[Records from a data source]
%%

### config.mk
export PLATFORM = sky130hd
export DESIGN_NAME = nbcomm_unit
export DESIGN_NICKNAME = d
export VERILOG_FILES = /design/src/rtl/nbcomm_pkg.sv /design/src/rtl/nbcomm_mailbox.sv /design/src/rtl/nbcomm_route.sv /design/src/rtl/nbcomm_port.sv /design/src/rtl/nbcomm_unit.sv
export SDC_FILE = /design/constraint.sdc
export NUM_CORES = 1
export LEC_CHECK = 0
export BUFFER_PORTS_ARGS = -buffer_cell sky130_fd_sc_hd__buf_2
export CORE_MARGIN = 2
export CORE_UTILIZATION = 30
export DETAILED_ROUTE_END_ITERATION = 7
export PLACE_DENSITY_LB_ADDON = 0.08
export SYNTH_ARGS = -nofsm -noshare
export SYNTH_HDL_FRONTEND = slang
export SYNTH_SLANG_ARGS = --single-unit
### constraint.sdc
create_clock -name clk -period 2.5 [get_ports clk]
set_clock_uncertainty 0.15 [all_clocks]
set_input_delay 0.125 -clock clk [delete_from_list [all_inputs] [get_ports clk]]
set_output_delay 0.125 -clock clk [all_outputs]
set_load 0.005 [all_outputs]
### src/rtl/nbcomm_pkg.sv
package nbcomm_pkg;
  localparam int unsigned PORTS_DEF  = 2;
  localparam int unsigned NBRS_DEF   = 4;
  localparam int unsigned WORD_W_DEF = 16;

  function automatic int unsigned sel_width(input int unsigned n);
    return (n > 1) ? $clog2(n) : 1;
  endfunction
endpackage

### src/rtl/nbcomm_mailbox.sv
module nbcomm_mailbox #(
  parameter int unsigned DATA_W = 16
) (
  input  logic              clk,
  input  logic              rst_n,
  input  logic              wr_en,
  input  logic [DATA_W-1:0] wr_word,
  input  logic              take,
  output logic              full,
  output logic [DATA_W-1:0] word
);
  always_ff @(posedge clk) begin
    if (!rst_n) begin
      full <= 1'b0;
      word <= '0;
    end else begin
      if (wr_en) begin
        full <= 1'b1;
        word <= wr_word;
      end else if (full && take) begin
        full <= 1'b0;
      end
    end
  end

  // an unaccepted word stays put
  a_r10_hold_until_taken: assert property (@(posedge clk) disable iff (!rst_n)
    (full && !take) |=> (full && $stable(word)));
  // a full mailbox is never overwritten
  a_r3_no_overwrite: assert property (@(posedge clk) disable iff (!rst_n)
    wr_en |-> !full);
endmodule

### src/rtl/nbcomm_route.sv
module nbcomm_route #(
  parameter int unsigned NUM_PORTS = 2,
  parameter int unsigned NUM_NBR   = 4,
  parameter int unsigned DATA_W    = 16,
  parameter int unsigned SEL_W     = 2
) (
  input  logic [NUM_PORTS*SEL_W-1:0]  port_sel,
  input  logic [NUM_PORTS*DATA_W-1:0] port_wr_data,
  input  logic [NUM_PORTS-1:0]        rd_wants,
  input  logic [NUM_PORTS-1:0]        wr_wants,
  input  logic [NUM_PORTS-1:0]        rd_fire,
  input  logic [NUM_PORTS-1:0]        wr_fire,
  output logic [NUM_PORTS-1:0]        rd_shadow,
  output logic [NUM_PORTS-1:0]        wr_shadow,
  output logic [NUM_NBR-1:0]          link_wr_en,
  output logic [NUM_NBR*DATA_W-1:0]   link_wr_data,
  output logic [NUM_NBR-1:0]          link_rd_take
);
  // Lower port index wins; shadowing depends only on wants, so no chain.
  always_comb begin
    for (int p = 0; p < NUM_PORTS; p++) begin
      rd_shadow[p] = 1'b0;
      wr_shadow[p] = 1'b0;
      for (int q = 0; q < p; q++) begin
        if (port_sel[q*SEL_W +: SEL_W] == port_sel[p*SEL_W +: SEL_W]) begin
          if (rd_wants[q]) rd_shadow[p] = 1'b1;
          if (wr_wants[q]) wr_shadow[p] = 1'b1;
        end
      end
    end
  end

  always_comb begin
    link_wr_en   = '0;
    link_wr_data = '0;
    link_rd_take = '0;
    for (int n = 0; n < NUM_NBR; n++) begin
      for (int p = 0; p < NUM_PORTS; p++) begin
        if (port_sel[p*SEL_W +: SEL_W] == SEL_W'(n)) begin
          if (wr_fire[p]) begin
            link_wr_en[n]                   = 1'b1;
            link_wr_data[n*DATA_W +: DATA_W] = port_wr_data[p*DATA_W +: DATA_W];
          end
          if (rd_fire[p]) link_rd_take[n] = 1'b1;
        end
      end
    end
  end
endmodule

### src/rtl/nbcomm_port.sv
module nbcomm_port #(
  parameter int unsigned DATA_W = 16
) (
  input  logic              clk,
  input  logic              rst_n,
  input  logic              rd_req,
  input  logic              wr_req,
  input  logic              rd_avail,
  input  logic              wr_avail,
  input  logic              stall,
  input  logic [DATA_W-1:0] rd_word,
  output logic              rd_wants,
  output logic              wr_wants,
  output logic              rd_fire,
  output logic              wr_fire,
  output logic              blocked,
  output logic [DATA_W-1:0] rd_data
);
  logic              done_rd, done_wr;
  logic [DATA_W-1:0] held_word;

  assign rd_wants = rd_req && !done_rd;
  assign wr_wants = wr_req && !done_wr;
  assign rd_fire  = rd_wants && rd_avail;
  assign wr_fire  = wr_wants && wr_avail;
  assign blocked  = (rd_wants && !rd_avail) || (wr_wants && !wr_avail);
  assign rd_data  = rd_fire ? rd_word : held_word;

  always_ff @(posedge clk) begin
    if (!rst_n) begin
      done_rd   <= 1'b0;
      done_wr   <= 1'b0;
      held_word <= '0;
    end else begin
      if (stall) begin
        done_rd <= done_rd | rd_fire;
        done_wr <= done_wr | wr_fire;
      end else begin
        done_rd <= 1'b0;
        done_wr <= 1'b0;
      end
      if (rd_fire) held_word <= rd_word;
    end
  end

  // a blocked port always reaches the shared stall
  a_r5_blocked_stalls: assert property (@(posedge clk) disable iff (!rst_n)
    blocked |-> stall);
  // a finished read keeps its word while the engine is still stalled
  a_r9_read_held: assert property (@(posedge clk) disable iff (!rst_n)
    (rd_fire && stall) |=> (rd_data == $past(rd_word)) || !stall);
endmodule

### src/rtl/nbcomm_unit.sv
module nbcomm_unit
  import nbcomm_pkg::*;
#(
  parameter int unsigned NUM_PORTS = PORTS_DEF,
  parameter int unsigned NUM_NBR   = NBRS_DEF,
  parameter int unsigned DATA_W    = WORD_W_DEF,
  localparam int unsigned SEL_W    = sel_width(NUM_NBR)
) (
  input  logic                        clk,
  input  logic                        rst_n,
  input  logic [NUM_PORTS*SEL_W-1:0]  port_sel,
  input  logic [NUM_PORTS-1:0]        port_rd_req,
  input  logic [NUM_PORTS-1:0]        port_wr_req,
  input  logic [NUM_PORTS*DATA_W-1:0] port_wr_data,
  output logic [NUM_PORTS*DATA_W-1:0] port_rd_data,
  output logic                        stall,
  output logic [NUM_NBR-1:0]          tx_valid,
  input  logic [NUM_NBR-1:0]          tx_ready,
  output logic [NUM_NBR*DATA_W-1:0]   tx_data,
  input  logic [NUM_NBR-1:0]          rx_valid,
  output logic [NUM_NBR-1:0]          rx_ready,
  input  logic [NUM_NBR*DATA_W-1:0]   rx_data
);
  logic [NUM_PORTS-1:0]      rd_wants, wr_wants, rd_fire, wr_fire;
  logic [NUM_PORTS-1:0]      rd_shadow, wr_shadow, rd_avail, wr_avail, blocked;
  logic [NUM_NBR-1:0]        link_full, link_wr_en;
  logic [NUM_NBR*DATA_W-1:0] link_word, link_wr_data;

  assign tx_valid = link_full;
  assign tx_data  = link_word;
  assign stall    = |blocked;

  nbcomm_route #(
    .NUM_PORTS(NUM_PORTS), .NUM_NBR(NUM_NBR), .DATA_W(DATA_W), .SEL_W(SEL_W)
  ) u_route (
    .port_sel     (port_sel),
    .port_wr_data (port_wr_data),
    .rd_wants     (rd_wants),
    .wr_wants     (wr_wants),
    .rd_fire      (rd_fire),
    .wr_fire      (wr_fire),
    .rd_shadow    (rd_shadow),
    .wr_shadow    (wr_shadow),
    .link_wr_en   (link_wr_en),
    .link_wr_data (link_wr_data),
    .link_rd_take (rx_ready)
  );

  for (genvar n = 0; n < NUM_NBR; n++) begin : g_link
    nbcomm_mailbox #(.DATA_W(DATA_W)) u_box (
      .clk     (clk),
      .rst_n   (rst_n),
      .wr_en   (link_wr_en[n]),
      .wr_word (link_wr_data[n*DATA_W +: DATA_W]),
      .take    (tx_ready[n]),
      .full    (link_full[n]),
      .word    (link_word[n*DATA_W +: DATA_W])
    );

    logic [NUM_PORTS-1:0] writers;
    always_comb begin
      for (int p = 0; p < NUM_PORTS; p++)
        writers[p] = wr_fire[p] && (port_sel[p*SEL_W +: SEL_W] == SEL_W'(n));
    end

    // at most one port loads a given link per cycle
    a_r6_single_writer: assert property (@(posedge clk) disable iff (!rst_n)
      $onehot0(writers));
    // no word is taken from an empty incoming link
    a_r12_ready_needs_valid: assert property (@(posedge clk) disable iff (!rst_n)
      rx_ready[n] |-> rx_valid[n]);
  end

  for (genvar p = 0; p < NUM_PORTS; p++) begin : g_port
    logic [SEL_W-1:0]  sel;
    logic [DATA_W-1:0] word_in;
    assign sel         = port_sel[p*SEL_W +: SEL_W];
    assign word_in     = rx_data[32'(sel)*DATA_W +: DATA_W];
    assign rd_avail[p] = rx_valid[sel] && !rd_shadow[p];
    assign wr_avail[p] = !link_full[sel] && !wr_shadow[p];

    nbcomm_port #(.DATA_W(DATA_W)) u_port (
      .clk      (clk),
      .rst_n    (rst_n),
      .rd_req   (port_rd_req[p]),
      .wr_req   (port_wr_req[p]),
      .rd_avail (rd_avail[p]),
      .wr_avail (wr_avail[p]),
      .stall    (stall),
      .rd_word  (word_in),
      .rd_wants (rd_wants[p]),
      .wr_wants (wr_wants[p]),
      .rd_fire  (rd_fire[p]),
      .wr_fire  (wr_fire[p]),
      .blocked  (blocked[p]),
      .rd_data  (port_rd_data[p*DATA_W +: DATA_W])
    );

    // a pending read of an empty link holds the engine
    a_r5_empty_read: assert property (@(posedge clk) disable iff (!rst_n)
      (rd_wants[p] && !rx_valid[sel]) |-> stall);
  end

  // nothing requested means nothing stalls
  a_r1_idle_no_stall: assert property (@(posedge clk) disable iff (!rst_n)
    ((port_rd_req == '0) && (port_wr_req == '0)) |-> !stall);
endmodule

==> results.cfg, run 1 <==
[place]
globalplace.congestion = 0.873
dp_hpwl_mm = 17.0
place_ws_ns = 0.328
port_buffers = 218

[cts]
numCtsBuffers = 9
clk_latency_ns = 0.35
h-tree-depth = 3
clockBufferDepth = 2
clk_pin_slew_ns = 0.08
clkSinkCount = 104
cts-root-buf = clkbuf_16
cts_tree = yes

[yosys]
synth_edf_count = 0
synthTopCellsByArea = dfxtp_1, mux4_2, a21oi_1, o21ai_0, mux2_2
syn_avg_cell_area_um2 = 9.52
synth_largest_area_cell = dfxtp_1
synth_nets = 734
ys_ff_latch = 104
synth_seq_area_share = 0.353
yosysUniqueCellTypes = 47
netlist_area_um2 = 5900
yosys_warnings = 0
yosysTopAreaCellShare = 0.353
synthCells = 620
synth-main-ff-cell = dfxtp_1
async_reset_ff_frac = 0

[critical_path]
endpoint_kind = output port
r2r_slack_ns = 0.30
start_kind = register
required_ns = 2.23
path_max_fanout = 9
worstPathArrival_ns = 2.04
rr_endpoint = g_link[3].u_box.word[6]
ff2ff_path_depth = 5
r2r-start = g_port[0].u_port.done_wr
worstSetupPathType = register to output port

[floorplan]
floorplan.io_pins = 219
initial_utilization = 0.304
rows = 51
die_area_um2 = 20800
die_w_um = 144
die_h_um = 144
coreArea_um2 = 19400

[worst_hold_path]
hp-class = primary input to register
whs_endpoint = g_link[1].u_box.full
min-delay-start = tx_ready[1]
hold_depth = 4

[cells_and_area]
area_growth_pct = 33.7
fin_util = 0.407
nets = 952
most-common-layout-cells = buf_2, dfxtp_1, a21oi_1, o21ai_0, nand2_1
drive_above_1_share = 0.400
layout_commonest_cell = buf_2
fillers = 2001

[sta]
max_freq_mhz = 433
period_needed_ns = 2.31
period_share = 0.924
hold_viol = 0
worst_pin_slew_ns = 0.713
setup_viol = 0
slew_violations = 0
fin_tns_setup_ns = 0
relSlewSlack = 0.525
setup_slack_ns = 0.189
rsz0062_at_grt = false

[power]
power.leakage_nw = 3.26
ir_drop_v = 0.000298
powerDensity_nw_per_um2 = 578

[detailed_routing]
avgViaCountPerCell = 5.57
wl_mm = 23.2
first_pass_iters = 5
vias = 6178
drc_errors = 0
wl_per_cell_um = 20.9
drt_iter0_drc = 590
ant_nets = 0

[grt]
overflow = 0
grt_pass1_wl_mm = 34.1
antenna_found_initial = 1
grt_max_degree = 72
grt_pass1_vias = 5963
grt_use_total = 0.216

[run]
cap_violations = 0

[outcome]
status = finished, final reports clean
routing by layer:
metal / GRT usage / wire, µm / up-vias / part of all wire
met1: 0.309 / 10700 / 3054 / 0.46
met4: 0.0751 / 482 / 0 / 0.021
met3: 0.0417 / 1570 / 33 / 0.068
met2: 0.323 / 10500 / 250 / 0.45
met5: 0 / 0 / - / 0
li1: - / - / 2841 / -
stage by stage:
stage | std cells | area, µm² | hold WS (ns) | power [W]
final | 1109 | 7890 | 0.0169 | 0.00457
after global routing | 1109 | 7890 | 0.0243 | 0.00479
after CTS | 1107 | 7880 | 0.00642 | 0.00460
after detailed placement | 1066 | 7300 | 0.298 | 0.00299
after global placement | 1066 | 7300 | 0.290 | 0.00297
after floorplan | 620 | 5900 | 0.0967 | 0.00248
worst max-delay path by stage:
| stage | from | to | slack [ns] | cells after the start |
|---|---|---|---|---|
| global placement | port_sel[3] | g_link[2].u_box.word[10] | 0.42 | 6 |
| floorplan | g_port[0].u_port.done_wr | g_link[0].u_box.word[14] | 0.62 | 6 |
| CTS | g_port[0].u_port.done_wr | g_link[3].u_box.word[6] | 0.12 | 6 |
| detailed placement | port_sel[3] | g_link[2].u_box.word[8] | 0.33 | 6 |
| finish | g_link[0].u_box.full | stall | 0.19 | 5 |
| global route | g_link[0].u_box.full | stall | 0.02 | 5 |
flip-flops by register name (all words and copies together) (netlist names):
| signal | count |
|---|---|
| g_link.u_box.word | 64 |
| g_port.u_port.held_word | 32 |
| g_link.u_box.full | 4 |
| g_port.u_port.done_rd | 2 |
| g_port.u_port.done_wr | 2 |
layout make-up:
| type | count | area (µm²) | share of cell area |
|---|---|---|---|
| Clock inverter | 7 | 103 | 0.0130 |
| Clock buffer | 9 | 225 | 0.0285 |
| Inverter | 5 | 18.8 | 0.00238 |
| Timing Repair Buffer | 275 | 1620 | 0.205 |
| Antenna cell | 1 | 2.50 | 0.000317 |
| Sequential cell | 104 | 2080 | 0.264 |
| Multi-Input combinational cell | 443 | 3510 | 0.445 |
| Tap cell | 265 | 332 | 0.0420 |
cell usage after synthesis, types with 2 or more instances:
cell type,count
or2_2,3
a21oi_1,57
a2111oi_0,2
o21ai_0,51
buf_6,2
dfxtp_1,104
or3b_2,2
o211ai_1,19
nand3_1,17
or3_1,4
and2_1,16
nand3b_1,3
nand2b_1,8
clkbuf_1,35
mux4_2,36
a32oi_1,19
inv_2,2
a211oi_1,13
xnor2_1,2
nand2_1,39
nor2b_1,9
o22ai_1,2
xor2_1,2
buf_1,5
mux2_2,18
a32o_1,16
nor2_1,4
nor2_2,2
buf_2,19
mux2i_1,15
o31ai_1,3
a31oi_1,3
o21a_1,15
a311oi_1,19
nor3_1,32
o31a_1,2
inv_1,3
buf_4,7
nor3_4,2
where the power goes:
| group | leakage [nW] | switching (W) | internal, W |
|---|---|---|---|
| Sequential | 0.850 | 0.0000613 | 0.00177 |
| Clock | 0.162 | 0.000690 | 0.000892 |
| Combinational | 2.25 | 0.000631 | 0.000519 |
| Total | 3.26 | 0.00138 | 0.00318 |
logic make-up (layout without fill, tap and decap cells):
kind of cell / Yosys count / in the layout / synth area share
xor gates and xnor gates: 4 / 4 / 0.00593
other: 0 / 1 / 0
and+or+nand+nor: 146 / 146 / 0.132
AOI/OAI and AO/OA: 224 / 224 / 0.255
DFF: 104 / 104 / 0.353
muxes: 69 / 69 / 0.197
buffers and inverters: 73 / 296 / 0.0574
timing repair:
action / CTS / global route
endpoints found under the hold margin: 35 / 0
setup buffers: 0 / 1
setup endpoints to repair: 0 / 1
hold buffers: 25 / 0
gates resized for setup: 0 / 1
worst max-delay path: stages, from the launching register on:
cell and delay (ns):
dfxtp_1 0.44, mux2i_1 0.18, o22ai_1 0.12, nor4_1 0.63, nand3_1 0.16, buf_2 0.16
Note: power is estimated with default switching activity, not from simulation.
==> run 2: changes to the inputs <==
PLACE_DENSITY_LB_ADDON = 0.2   (was 0.08)
==> run 2 against run 1 <==
Global-route usage down 0.98 points. Register-to-register slack worse by 0.06 ns. Non-clock buffer count down 5. Critical path depth down 1. Sequential share of layout area up 0.22 points. Combinational power about the same. Setup slack worse by 0.019 ns. Clock power down 6%. Final area down 0.81%. Via count down 2.9%. Critical endpoint unchanged. Highest routed layer unchanged.
==> results.cfg, run 2 (synthesized netlist as in run 1, its figures left out) <==
[outcome]
status = finished, final reports clean

[cells_and_area]
nets = 947
largest_reg_flops = 64
largestRegisters = g_link.u_box.word (64), g_port.u_port.held_word (32), g_link.u_box.full (4)
diodes = 0
fillers = 2023
drive_above_1_share = 0.400
layout_commonest_cell = buf_2
final_area_um2 = 7830
most-common-layout-cells = buf_2, dfxtp_1, a21oi_1, o21ai_0, nand2_1
area_growth_pct = 32.6
top_register = g_link.u_box.word

[power]
powerDensity_nw_per_um2 = 570
p_sw_frac = 0.326
seqPwrFrac = 0.411
power.leakage_nw = 3.22
internal_power_w = 0.00301
clkPwrFrac = 0.335
p_total_w = 0.00446
ir_drop_v = 0.000335
netSwitchingPower_w = 0.00145
p_comb_frac = 0.255

[floorplan]
die_w_um = 144
initial_utilization = 0.304
die_h_um = 144
die_area_um2 = 20800
rows = 51
floorplan.io_pins = 219
coreArea_um2 = 19400

[cts]
post-cts-setup-buffers = 0
clockBufferDepth = 2
cts-root-buf = clkbuf_16
h-tree-depth = 3
clk_latency_ns = 0.36
clkSinkCount = 104
clk_pin_slew_ns = 0.08
cts_tree = yes
numCtsBuffers = 9

[detailed_routing]
ant_nets = 0
vias = 5998
wl_per_cell_um = 20.0
drt_iter0_drc = 410
avgViaCountPerCell = 5.44
wl_mm = 22.1
drc_errors = 0
first_pass_iters = 5

[sta]
period_share = 0.932
setup_viol = 0
period_needed_ns = 2.33
relSlewSlack = 0.516
rsz0062_at_grt = false
fin_tns_setup_ns = 0
max_freq_mhz = 429
hold_viol = 0
worst_pin_slew_ns = 0.725
slew_violations = 0

[place]
globalplace.congestion = 0.857
dpl_cell_area_um2 = 7290
port_buffers = 218
dp_hpwl_mm = 16.1

[worst_hold_path]
min-delay-start = port_wr_data[26]
hp-class = primary input to register

[critical_path]
cp_slowest_stage_delay_ns = 0.53
crit_start = g_link[0].u_box.full
worstSetupPathType = register to output port
start_kind = register
path_max_fanout = 9
worstPathArrival_ns = 2.06
crit_chain = mux4_2, o21ai_0, nand3_1, buf_2
cp_top_family = multiplexers
endpoint_kind = output port
required_ns = 2.23
path_buf_inv = 1
cpMaxStageDelayCell = mux4_2
r2r-start = g_port[0].u_port.done_wr

[grt]
grt_pass1_vias = 5633
antenna_found_initial = 0
grt_max_degree = 50
overflow = 0
grt_pass1_wl_mm = 32.6
grt_use_total = 0.206

[run]
cap_violations = 0
[run 2: changes by cell type in the layout (fill, tap and decap cells not counted), sizes merged]
| cell | delta |
|---|---|
| buf | -2 |
| bufinv | -2 |
| clkinvlp | +1 |
| diode | -1 |
| dlygate4sd3 | -3 |
| inv | +1 |
[run 2: final timing paths]
kind,endpoint,slack [ns],cells past startpoint
min reg2reg,g_link[0].u_box.word[7],0.34,2
max reg2reg,g_link[0].u_box.word[13],0.24,6
max,stall,0.17,4
min,g_link[0].u_box.word[10],0.02,3
[run 2: repair_timing]
item / 4_1_cts / 5_1_grt
endpoints found under the hold margin: 42 / 0
resized for setup: 1 / 0
hold buffers: 22 / 0
setup endpoints to repair: 16 / 0
[run 2: metrics by stage]
stage / util / setup slack, ns / std cells / hold slack [ns]
2_1_floorplan: - / 0.621 / 620 / 0.0967
3_3_place_gp: 0.376 / 0.246 / 1065 / 0.286
3_5_place_dp: 0.376 / 0.207 / 1065 / 0.282
4_1_cts: 0.404 / 0.166 / 1103 / 0.00232
5_1_grt: 0.404 / 0.0154 / 1103 / 0.0174
6_report: 0.404 / 0.170 / 1103 / 0.0185
[run 2: area by class of cell]
type / instances / area [µm²] / share of cell area
Multi-Input combinational cell: 443 / 3510 / 0.449
Sequential cell: 104 / 2080 / 0.266
Timing Repair Buffer: 270 / 1570 / 0.201
Tap cell: 265 / 332 / 0.0424
Clock buffer: 9 / 225 / 0.0288
Clock inverter: 7 / 85.1 / 0.0109
Inverter: 5 / 18.8 / 0.00240
[run 2: power by group through the flow]
stage	clock, W	sequential, W	combinational (W)
global route	0.00159	0.00185	0.00123
global placement	0	0.00187	0.00110
floorplan	0	0.00186	0.000618
finish	0.00149	0.00183	0.00114
detailed placement	0	0.00187	0.00110
CTS	0.00153	0.00183	0.00113
[run 2: worst reg2reg max path, delay by kind of cell, from the launching register on]
kind,cells,cell delay (ns)
buffers and inverters,2,0.88
AOI/OAI and AO/OA,2,0.21
DFF,1,0.35
and+or+nand+nor,2,0.62
[run 2: routing by layer]
layer  vias up  part of all wire  wire length, µm  GRT usage
li1       2838                 -                -          -
met1      2919              0.45            10000      0.287
met2       215              0.47            10500      0.329
met3        26             0.057             1270     0.0354
met4         0             0.015              340     0.0562
met5         -                 0                0          0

%%

- WHAT YOU NEED TO DO:
Where does the word "avgViaCountPerCell" occur in the records? Return every line that holds it.

- SOLUTION TO THE PROBLEM:
avgViaCountPerCell = 5.57
avgViaCountPerCell = 5.44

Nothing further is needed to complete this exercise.